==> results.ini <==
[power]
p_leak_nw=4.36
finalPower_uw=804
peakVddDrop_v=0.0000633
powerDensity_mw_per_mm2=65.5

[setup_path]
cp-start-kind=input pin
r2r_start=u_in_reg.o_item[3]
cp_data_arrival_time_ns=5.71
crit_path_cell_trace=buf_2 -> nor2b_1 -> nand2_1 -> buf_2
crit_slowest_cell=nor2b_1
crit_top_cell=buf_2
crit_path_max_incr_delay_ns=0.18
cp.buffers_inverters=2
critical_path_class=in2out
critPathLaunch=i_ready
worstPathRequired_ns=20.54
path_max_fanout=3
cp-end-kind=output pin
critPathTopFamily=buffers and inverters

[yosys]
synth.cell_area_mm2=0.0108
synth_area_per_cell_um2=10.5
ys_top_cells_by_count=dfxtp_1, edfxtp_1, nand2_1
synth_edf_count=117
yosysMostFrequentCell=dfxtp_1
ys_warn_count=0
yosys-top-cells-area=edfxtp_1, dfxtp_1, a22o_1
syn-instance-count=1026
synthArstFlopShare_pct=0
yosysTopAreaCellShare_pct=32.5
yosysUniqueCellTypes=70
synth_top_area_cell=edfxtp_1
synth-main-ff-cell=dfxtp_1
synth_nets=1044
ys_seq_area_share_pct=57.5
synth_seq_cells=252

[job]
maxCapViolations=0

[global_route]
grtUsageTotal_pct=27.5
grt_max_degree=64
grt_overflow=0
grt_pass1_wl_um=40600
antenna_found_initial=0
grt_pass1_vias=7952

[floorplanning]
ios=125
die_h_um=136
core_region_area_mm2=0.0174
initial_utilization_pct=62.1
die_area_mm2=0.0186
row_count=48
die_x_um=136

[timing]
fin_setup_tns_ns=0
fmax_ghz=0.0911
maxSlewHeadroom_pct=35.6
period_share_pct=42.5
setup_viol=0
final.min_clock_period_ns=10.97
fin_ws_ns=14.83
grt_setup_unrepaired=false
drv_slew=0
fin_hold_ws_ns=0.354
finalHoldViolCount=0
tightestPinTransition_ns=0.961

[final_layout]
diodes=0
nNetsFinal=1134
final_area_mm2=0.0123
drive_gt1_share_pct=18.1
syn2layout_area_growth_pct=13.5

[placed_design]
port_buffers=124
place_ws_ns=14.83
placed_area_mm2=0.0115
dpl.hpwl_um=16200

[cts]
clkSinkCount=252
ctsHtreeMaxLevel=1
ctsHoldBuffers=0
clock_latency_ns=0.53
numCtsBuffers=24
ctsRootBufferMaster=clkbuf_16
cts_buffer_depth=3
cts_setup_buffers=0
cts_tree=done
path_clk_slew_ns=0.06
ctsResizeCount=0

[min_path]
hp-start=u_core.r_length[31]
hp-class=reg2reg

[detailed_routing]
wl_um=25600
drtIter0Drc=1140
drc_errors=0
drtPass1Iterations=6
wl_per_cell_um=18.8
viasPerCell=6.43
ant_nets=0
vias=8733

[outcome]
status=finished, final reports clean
**src/rtl/pts_pkg.sv**
```systemverilog
// Shared types, constants and helpers for the permutation test statistics block.
package pts_pkg;

	localparam int ENTRIES  = 1024;
	localparam int IDX_W    = $clog2(ENTRIES);
	localparam int Q_DEPTH  = 4;
	localparam int Q_PTR_W  = $clog2(Q_DEPTH);
	localparam int Q_CNT_W  = $clog2(Q_DEPTH + 1);
	localparam logic [16:0] PV_MAX   = 17'd65536;
	localparam logic [43:0] VAR_MAX  = {44{1'b1}};

	typedef enum logic [1:0] {
		OP_LOAD = 2'd0,
		OP_ACC  = 2'd1,
		OP_FIN  = 2'd2,
		OP_NONE = 2'd3
	} op_t;

	typedef struct packed {
		op_t               op;
		logic [IDX_W-1:0]  idx;
		logic [31:0]       coef;
	} item_t;

	typedef struct packed {
		logic [31:0] obs;
		logic [15:0] cnt;
		logic [47:0] sum;
		logic [63:0] sq;
	} entry_t;

	typedef struct packed {
		logic [IDX_W-1:0] idx;
		logic [16:0]      pv;
		logic [31:0]      se;
		logic [31:0]      z;
	} result_t;

	typedef struct packed {
		logic  valid;
		item_t item;
	} qhead_t;

	function automatic logic [31:0] mag32(input logic [31:0] v);
		mag32 = v[31] ? (32'd0 - v) : v;
	endfunction

	function automatic logic [47:0] mag48(input logic [47:0] v);
		mag48 = v[47] ? (48'd0 - v) : v;
	endfunction

endpackage

```
**src/rtl/pts_if.sv**
```systemverilog
// Valid/ready channel interfaces for item beats and result beats.
interface pts_in_if;
	logic                      valid;
	logic                      ready;
	logic [1:0]                opcode;
	logic [pts_pkg::IDX_W-1:0] entry_index;
	logic [31:0]               coef_value;

	modport source (output valid, output opcode, output entry_index, output coef_value,
		input ready);
	modport sink (input valid, input opcode, input entry_index, input coef_value,
		output ready);
endinterface


```
**src/rtl/pts_front.sv**
```systemverilog
// Front end: accepts item beats, drops unused opcodes, queues the rest.
module pts_front (
	input  logic           clk,
	input  logic           arst_n,
	pts_in_if.sink         item_in,
	output pts_pkg::qhead_t head,
	input  logic           pop
);

	pts_pkg::item_t fifo_q [pts_pkg::Q_DEPTH];
	logic [pts_pkg::Q_PTR_W-1:0] wp_q, rp_q;
	logic [pts_pkg::Q_CNT_W-1:0] count_q;
	logic push, do_pop;

	assign item_in.ready = count_q != pts_pkg::Q_CNT_W'(pts_pkg::Q_DEPTH);
	assign push = item_in.valid && item_in.ready &&
		(pts_pkg::op_t'(item_in.opcode) != pts_pkg::OP_NONE);
	assign do_pop = pop && (count_q != '0);
	assign head.valid = count_q != '0;
	assign head.item = fifo_q[rp_q];

	always_ff @(posedge clk) begin
		if (push) begin
			fifo_q[wp_q] <= '{op: pts_pkg::op_t'(item_in.opcode),
				idx: item_in.entry_index, coef: item_in.coef_value};
		end
	end

	always_ff @(posedge clk or negedge arst_n) begin
		if (!arst_n) begin
			wp_q    <= '0;
			rp_q    <= '0;
			count_q <= '0;
		end else begin
			if (push) wp_q <= wp_q + 1'b1;
			if (do_pop) rp_q <= rp_q + 1'b1;
			if (push && !do_pop) count_q <= count_q + 1'b1;
			else if (!push && do_pop) count_q <= count_q - 1'b1;
		end
	end

endmodule

```
**src/flat_wrapper.sv**
```systemverilog
// flat-port wrapper written by rule: the top's interface ports become plain ports
module pts_front_flat 
  (clk, arst_n, head, pop, item_in_valid, item_in_opcode, item_in_entry_index, item_in_coef_value, item_in_ready);
  pts_in_if item_in_i ();
  input  logic clk;
  input  logic arst_n;
  output pts_pkg::qhead_t head;
  input  logic pop;
  input wire logic [$bits(item_in_i.valid)-1:0] item_in_valid;
  input wire logic [$bits(item_in_i.opcode)-1:0] item_in_opcode;
  input wire logic [$bits(item_in_i.entry_index)-1:0] item_in_entry_index;
  input wire logic [$bits(item_in_i.coef_value)-1:0] item_in_coef_value;
  output wire logic [$bits(item_in_i.ready)-1:0] item_in_ready;
  assign item_in_i.valid = item_in_valid;
  assign item_in_i.opcode = item_in_opcode;
  assign item_in_i.entry_index = item_in_entry_index;
  assign item_in_i.coef_value = item_in_coef_value;
  assign item_in_ready = item_in_i.ready;
  pts_front u_core (.clk(clk), .arst_n(arst_n), .item_in(item_in_i), .head(head), .pop(pop));
endmodule
```
## src/hw/rtl/mi3_pkg.sv

```systemverilog
`timescale 1ns / 1ps
// ----------------------------------------------------------------------------
// mi3_pkg
// shared constants, cofactor index tables and control types for the 3x3
// matrix inverse core
// ----------------------------------------------------------------------------
package mi3_pkg;

  localparam int ELEM_WIDTH = 32;
  localparam int FRAC_BITS  = 16;
  localparam int THR_WIDTH  = 31;
  localparam int NUM_ELEMS  = 9;
  localparam int APB_AW     = 3;
  localparam int APB_DW     = 32;

  // register index
  localparam int REG_THRESHOLD = 0;

  typedef int idx_arr_t [NUM_ELEMS];

  // cofactor k = e[P]*e[Q] - e[S]*e[T]
  localparam idx_arr_t COF_P = '{4, 2, 1, 5, 0, 2, 3, 1, 0};
  localparam idx_arr_t COF_Q = '{8, 7, 5, 6, 8, 3, 7, 6, 4};
  localparam idx_arr_t COF_S = '{5, 1, 2, 3, 2, 0, 4, 0, 1};
  localparam idx_arr_t COF_T = '{7, 8, 4, 8, 6, 5, 6, 7, 3};

  typedef struct packed {
    logic valid;
    logic singular;
    logic dneg;
  } det_ctl_t;

endpackage

```

## src/hw/rtl/mi3_cfg.sv

```systemverilog
`timescale 1ns / 1ps
// ----------------------------------------------------------------------------
// mi3_cfg
// apb register port holding the singular threshold
// ----------------------------------------------------------------------------
module mi3_cfg #(
  parameter int AW = mi3_pkg::APB_AW,
  parameter int DW = mi3_pkg::APB_DW,
  parameter int TW = mi3_pkg::THR_WIDTH
) (
  input  logic          clk,
  input  logic          rst,
  input  logic          psel,
  input  logic          penable,
  input  logic          pwrite,
  input  logic [AW-1:0] paddr,
  input  logic [DW-1:0] pwdata,
  output logic [DW-1:0] prdata,
  output logic          pready,
  output logic [TW-1:0] thr
);
  logic hit;

  assign hit    = (paddr[AW-1:2] == (AW-2)'(mi3_pkg::REG_THRESHOLD));
  assign pready = 1'b1;
  assign prdata = hit ? DW'(thr) : '0;

  always_ff @(posedge clk) begin
    if (rst) begin
      thr <= '0;
    end else if (psel && penable && pwrite && hit) begin
      thr <= pwdata[TW-1:0];
    end
  end
endmodule

```
$ cat src/hdl/hkmc_pkg.sv
// shared types and constants for the hunt-and-kill maze carver
package hkmc_pkg;

  localparam logic [1:0] DIR_N = 2'd0;
  localparam logic [1:0] DIR_E = 2'd1;
  localparam logic [1:0] DIR_S = 2'd2;
  localparam logic [1:0] DIR_W = 2'd3;

  localparam logic [3:0] ALL_DIRS = 4'hf;

  localparam logic KIND_START = 1'b0;
  localparam logic KIND_DRAW  = 1'b1;

  localparam logic [0:0] REG_WIDTH  = 1'b0;
  localparam logic [0:0] REG_HEIGHT = 1'b1;

  localparam int CFG_W = 7;

  typedef struct packed {
    logic load;
    logic clr_step;
    logic mark_walker;
    logic mark_next;
    logic probe_issue;
    logic probe_sel;
    logic self_issue;
    logic scan_init;
    logic scan_next;
    logic take_scan;
    logic emit_walk;
    logic emit_fin;
  } cmd_t;

  typedef struct packed {
    logic clr_last;
    logic probe_last;
    logic nb_free;
    logic nb_vis_any;
    logic dir_free;
    logic dir_vis;
    logic self_vis;
    logic scan_last;
    logic out_full;
  } sts_t;

endpackage

$ cat src/hdl/hkmc_ctrl.sv
// sequencer for start, walk, hunt scan and result beats
module hkmc_ctrl (
  input  logic           clk,
  input  logic           rst,
  input  logic           in_valid,
  input  logic           in_kind,
  output logic           in_ready,
  output hkmc_pkg::cmd_t cmd,
  input  hkmc_pkg::sts_t sts
);
  import hkmc_pkg::*;

  typedef enum logic [3:0] {
    S_IDLE, S_CLEAR, S_MARK, S_PISSUE, S_PWAIT, S_WALK_EVAL, S_WALK_EMIT,
    S_SCAN_RD, S_SCAN_CHK, S_SCAN_EVAL, S_HUNT_EVAL, S_HUNT_EMIT, S_FIN_EMIT
  } state_t;

  typedef enum logic [1:0] {CTX_WALK, CTX_SCAN, CTX_HUNT} ctx_t;

  state_t state;
  state_t state_next;
  ctx_t   ctx;
  ctx_t   ctx_next;
  logic   hunting;
  logic   hunting_next;
  logic   maze_done;
  logic   maze_done_next;
  logic   accept;

  assign in_ready = (state == S_IDLE);
  assign accept   = in_valid && in_ready;

  always_comb begin
    cmd            = '0;
    state_next     = state;
    ctx_next       = ctx;
    hunting_next   = hunting;
    maze_done_next = maze_done;
    unique case (state)
      S_IDLE: begin
        if (accept) begin
          cmd.load = 1'b1;
          if (in_kind == KIND_START) begin
            hunting_next   = 1'b0;
            maze_done_next = 1'b0;
            state_next     = S_CLEAR;
          end else if (!maze_done) begin
            ctx_next   = hunting ? CTX_HUNT : CTX_WALK;
            state_next = S_PISSUE;
          end
        end
      end
      S_CLEAR: begin
        cmd.clr_step = 1'b1;
        if (sts.clr_last) state_next = S_MARK;
      end
      S_MARK: begin
        cmd.mark_walker = 1'b1;
        state_next      = S_IDLE;
      end
      S_PISSUE: begin
        cmd.probe_issue = 1'b1;
        cmd.probe_sel   = (ctx == CTX_SCAN);
        if (sts.probe_last) state_next = S_PWAIT;
      end
      S_PWAIT: begin
        unique case (ctx)
          CTX_WALK: state_next = S_WALK_EVAL;
          CTX_SCAN: state_next = S_SCAN_EVAL;
          default:  state_next = S_HUNT_EVAL;
        endcase
      end
      S_WALK_EVAL: begin
        priority if (!sts.nb_free) begin
          cmd.scan_init = 1'b1;
          state_next    = S_SCAN_RD;
        end else if (sts.dir_free) begin
          state_next = S_WALK_EMIT;
        end else begin
          state_next = S_IDLE;
        end
      end
      S_WALK_EMIT: begin
        if (!sts.out_full) begin
          cmd.emit_walk = 1'b1;
          cmd.mark_next = 1'b1;
          state_next    = S_IDLE;
        end
      end
      S_SCAN_RD: begin
        cmd.self_issue = 1'b1;
        state_next     = S_SCAN_CHK;
      end
      S_SCAN_CHK: begin
        priority if (!sts.self_vis) begin
          ctx_next   = CTX_SCAN;
          state_next = S_PISSUE;
        end else if (sts.scan_last) begin
          state_next = S_FIN_EMIT;
        end else begin
          cmd.scan_next = 1'b1;
          state_next    = S_SCAN_RD;
        end
      end
      S_SCAN_EVAL: begin
        priority if (sts.nb_vis_any) begin
          cmd.take_scan = 1'b1;
          hunting_next  = 1'b1;
          state_next    = S_HUNT_EVAL;
        end else if (sts.scan_last) begin
          state_next = S_FIN_EMIT;
        end else begin
          cmd.scan_next = 1'b1;
          state_next    = S_SCAN_RD;
        end
      end
      S_HUNT_EVAL: begin
        state_next = sts.dir_vis ? S_HUNT_EMIT : S_IDLE;
      end
      S_HUNT_EMIT: begin
        if (!sts.out_full) begin
          cmd.emit_walk   = 1'b1;
          cmd.mark_walker = 1'b1;
          hunting_next    = 1'b0;
          state_next      = S_IDLE;
        end
      end
      S_FIN_EMIT: begin
        if (!sts.out_full) begin
          cmd.emit_fin   = 1'b1;
          maze_done_next = 1'b1;
          state_next     = S_IDLE;
        end
      end
      default: state_next = S_IDLE;
    endcase
  end

  always_ff @(posedge clk) begin
    if (rst) begin
      state     <= S_IDLE;
      ctx       <= CTX_WALK;
      hunting   <= 1'b0;
      maze_done <= 1'b1;
    end else begin
      state     <= state_next;
      ctx       <= ctx_next;
      hunting   <= hunting_next;
      maze_done <= maze_done_next;
    end
  end

`ifndef SYNTHESIS
  a_emit_room: assert property (@(posedge clk) disable iff (rst)
    (cmd.emit_walk || cmd.emit_fin) |-> !sts.out_full)
    else $error("result beat loaded while result register full");
  a_move_free: assert property (@(posedge clk) disable iff (rst)
    cmd.mark_next |-> sts.dir_free)
    else $error("walker moved into a visited or off-grid cell");
  a_join_seen: assert property (@(posedge clk) disable iff (rst)
    cmd.take_scan |-> sts.nb_vis_any)
    else $error("hunt took a cell with no visited neighbor");
  a_fin_done: assert property (@(posedge clk) disable iff (rst)
    cmd.emit_fin |=> (maze_done && state == S_IDLE))
    else $error("finished beat without ending the run");
  a_hunt_live: assert property (@(posedge clk) disable iff (rst)
    !(hunting && maze_done))
    else $error("hunting while maze is done");
`endif

endmodule

$ cat config.mk
export PLATFORM = sky130hd
export DESIGN_NAME = hkmc_ctrl
export DESIGN_NICKNAME = d
export VERILOG_FILES = /design/src/hdl/hkmc_pkg.sv /design/src/hdl/hkmc_ctrl.sv
export SDC_FILE = /design/constraint.sdc
export NUM_CORES = 1
export LEC_CHECK = 0
export ABC_CLOCK_PERIOD_IN_PS = 1830
export BUFFER_PORTS_ARGS = -buffer_cell sky130_fd_sc_hd__clkbuf_2
export CAP_MARGIN = 20
export CORE_MARGIN = 2
export CORE_UTILIZATION = 49
export DETAILED_ROUTE_END_ITERATION = 12
export HOLD_SLACK_MARGIN = 0.1
export PLACE_DENSITY = 0.78
export SLEW_MARGIN = 20
export SYNTH_ARGS = -nofsm -noshare
export SYNTH_HDL_FRONTEND = slang
export SYNTH_SLANG_ARGS = --single-unit
$ cat constraint.sdc
create_clock -name clk -period 1.83 [get_ports clk]
set_input_delay 0.2745 -clock clk [delete_from_list [all_inputs] [get_ports clk]]
set_output_delay 0.2745 -clock clk [all_outputs]
set_load 0.005 [all_outputs]
==> flow_summary.yaml <==
sta:
  fmax_mhz: 556
  fin_setup_tns_ps: 0
  period_needed_ps: 1800
  period_share_pct: 98.2
  clock_skew_ps: 3.96
  max_slew.worst_pin.slew_ps: 282
  hold_violations: 0
  drv_slew: 0
  setup_viol: 0
  rsz0062_at_grt: "yes"
  relSlewSlack_pct: 80.9
  fin_ws_ps: 32.6
drt:
  drc: 0
  ant_nets: 0
  via_per_inst: 6.33
  wl_per_cell_um: 15.8
  vias: 988
  firstDrtPassIters: 4
  routed_wl_mm: 2.46
  drt-initial-drc-count: 25
power:
  p_per_area_nw_per_um2: 1170
  p_leak_uw: 0.000477
  ir_drop_v: 0.000739
global_routing:
  gr-usage-all-layers_pct: 26.1
  grt_pass1_vias: 862
  grt_pass1_wl_mm: 3.75
  gr-total-overflow: 0
  antenna_found_initial: 0
  grt_max_degree: 16
floorplan:
  start_util_pct: 52.6
  die_w_um: 44.2
  die-height_um: 44.2
  coreArea_um2: 1510
  die-area_um2: 1950
  num_rows: 14
  io_pins: 26
worst_setup_path:
  r2r_cells: 5
  end_kind: "output port"
  slowest_delay_ps: 380
  regToRegStartpoint: "state[1]"
  cp_slowest_cell: "dfxtp_4"
  rrSetupSlack_ps: 150
  critical_path_class: "reg2out"
  worst-path-buf-inv: 3
  crit_top_cell: "buf_4"
  crit_chain: "buf_4 > nor4bb_2 > buf_4 > o21ba_2 > clkbuf_2"
  cp.arrival_ps: 1520
  startpoint_type: "register"
  required_ps: 1560
  path_delay_family: "buffers and inverters"
  worstPathMaxFanout: 10
  r2r_end: "maze_done"
clock_network:
  cts_tree: "yes"
  cts_hold_buf: 0
  clk_path_buf_depth: 2
  cts_made_buffers: 3
  cts.clk_slew.worst_paths_ps: 60
  clockRootBuffer: "clkbuf_4"
  cts.sinks: 8
  cts.htree.levels: 1
  insertion_delay_ps: 250
min_path:
  holdPathStages: 2
  hold_end: "state[1]"
  hold_path.class: "in2reg"
  min_from: "rst"
layout:
  syn2layout_area_growth_pct: 33.3
  fin_nets: 155
  drive_gt1_share_pct: 43.6
  fin_cells: 156
  antenna_cells: 0
yosys:
  synth_area_per_cell_um2: 7.47
  mappedNetlistArea_um2: 792
  yosysWarnings: 0
  synth_cell_types: 48
  synth_area_leader_cell: "dfxtp_1"
  syn_nets: 119
  netlist_instances: 106
  synth_edf_count: 0
  ys_seq_area_share_pct: 20.2
  synth_top_area_share_pct: 20.2
  ys_dominant_reg_cell: "dfxtp_1"
  async_flop_share_pct: 0
  ys_top_cells_by_area: "dfxtp_1 (20%), nor2_1 (6.2%), inv_1 (3.8%), o32ai_1 (3.3%), nand2b_1 (3.2%)"
  synth-seq-cells: 8
placed_design:
  dpl_worst_slack_ps: 77.2
  place_hpwl_mm: 1.76
  dp.cells: 152
  io_buffers: 25
  gp_congestion: 0.877
outcome:
  status: "finished, final reports clean"
job:
  maxCapViolations: 0
==> area by class of cell <==
type                    count  area, um2
multi-input cells          82        584
flip-flops and latches      8        173
fillers                   131        450
repair buffers             38        223
inverters                   9       33.8
clock buffers               3       22.5
well taps                  16       20.0
==> layout by cell type (no fill, tap or decap), types with 2 or more instances in the layout <==
| master | netlist | routed |
|---|---|---|
| o31a_1 | 2 | 2 |
| inv_1 | 8 | 8 |
| clkbuf_4 | 0 | 3 |
| or3_1 | 3 | 3 |
| dfxtp_1 | 8 | 4 |
| a21oi_1 | 3 | 3 |
| clkbuf_2 | 0 | 25 |
| nor3_1 | 5 | 3 |
| nand2_1 | 5 | 5 |
| dfxtp_4 | 0 | 3 |
| o21ai_0 | 4 | 4 |
| buf_4 | 0 | 13 |
| nor3_2 | 0 | 2 |
| nand2b_1 | 4 | 4 |
| a31oi_1 | 2 | 2 |
| nor2_1 | 13 | 12 |
| or2_2 | 2 | 2 |
| o21ba_2 | 2 | 2 |
| nor2b_1 | 3 | 3 |
| a221oi_1 | 2 | 2 |
| o32ai_1 | 3 | 3 |
| and4b_1 | 2 | 2 |
==> how the worst max path moves through the flow <==
stage	cells after the start	end	startpoint	slack, ps
after CTS	4	cmd[3]	state[1]	20
after floorplan	6	cmd[9]	state[0]	130
after global routing	5	cmd[1]	state[3]	-60
after global placement	4	cmd[3]	state[3]	130
after detailed placement	5	maze_done	state[1]	80
final	5	cmd[1]	state[3]	30
==> cell usage after synthesis, types with 2 or more instances <==
cell      number
inv_1          8
o31a_1         2
buf_6          2
a31oi_1        2
or2b_1         2
a21oi_1        3
buf_2          2
nand2_1        5
and4b_1        2
o21ba_2        2
o32ai_1        3
dfxtp_1        8
or2_2          2
or3_1          3
clkbuf_1       2
a221oi_1       2
nor2_1        13
nand2b_1       4
nor3_1         5
nor2b_1        3
o21ai_0        4
==> metrics by stage <==
stage	util, %	total power [uW]	instance area [um2]	hold slack, ps
after floorplan	-	770	792	432
after global placement	65.3	988	983	456
after detailed placement	65.3	1020	983	471
after CTS	67.4	1180	1020	317
after global routing	70.1	1310	1060	319
final	70.1	1230	1060	321
==> power breakdown <==
part	internal (uW)	switching, uW	total, uW
clock network	75.1	60.8	136
registers	230	90.8	320
logic	406	370	776
total	711	521	1230
==> kinds of logic after synthesis <==
family          Yosys count  synth area share (%)
mux                       2                  2.69
flops                     8                  20.2
compound gates           31                  30.5
simple gates             49                  36.8
buf+inv                  16                  9.79
==> what timing repair did <==
action                     in CTS  in global routing
pin swaps                       0                  1
setup buffers                   0                  1
setup endpoints to repair       7                  5
gates resized for setup         6                  8
==> worst register-to-register path: stages (launching register included) <==
cell and delay (ps):
dfxtp_4 390, or4_4 560, inv_2 80, nand2_1 60
or2_0 200, a211o_1 280
==> registers in the layout, indices dropped and copies added, names as in the netlist <==
signal and cells:
maze_done 1, ctx 2, state 4, hunting 1
==> routing by layer <==
layer | vias to the layer above | track usage [%] | share of wire (%)
met5 | - | 0 | 0
li1 | 462 | - | -
met1 | 450 | 32.5 | 38
met2 | 59 | 42.1 | 49
met3 | 17 | 3.27 | 8.9
met4 | 0 | 17.0 | 4.2
No activity file was read; power rests on OpenSTA's default activity.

Assignment:
Restate word for word only the lines above from the line containing "synth_area_per_cell_um2=10.5" to the line containing "synthArstFlopShare_pct=0", both of them included.

Output below:
synth_area_per_cell_um2=10.5
ys_top_cells_by_count=dfxtp_1, edfxtp_1, nand2_1
synth_edf_count=117
yosysMostFrequentCell=dfxtp_1
ys_warn_count=0
yosys-top-cells-area=edfxtp_1, dfxtp_1, a22o_1
syn-instance-count=1026
synthArstFlopShare_pct=0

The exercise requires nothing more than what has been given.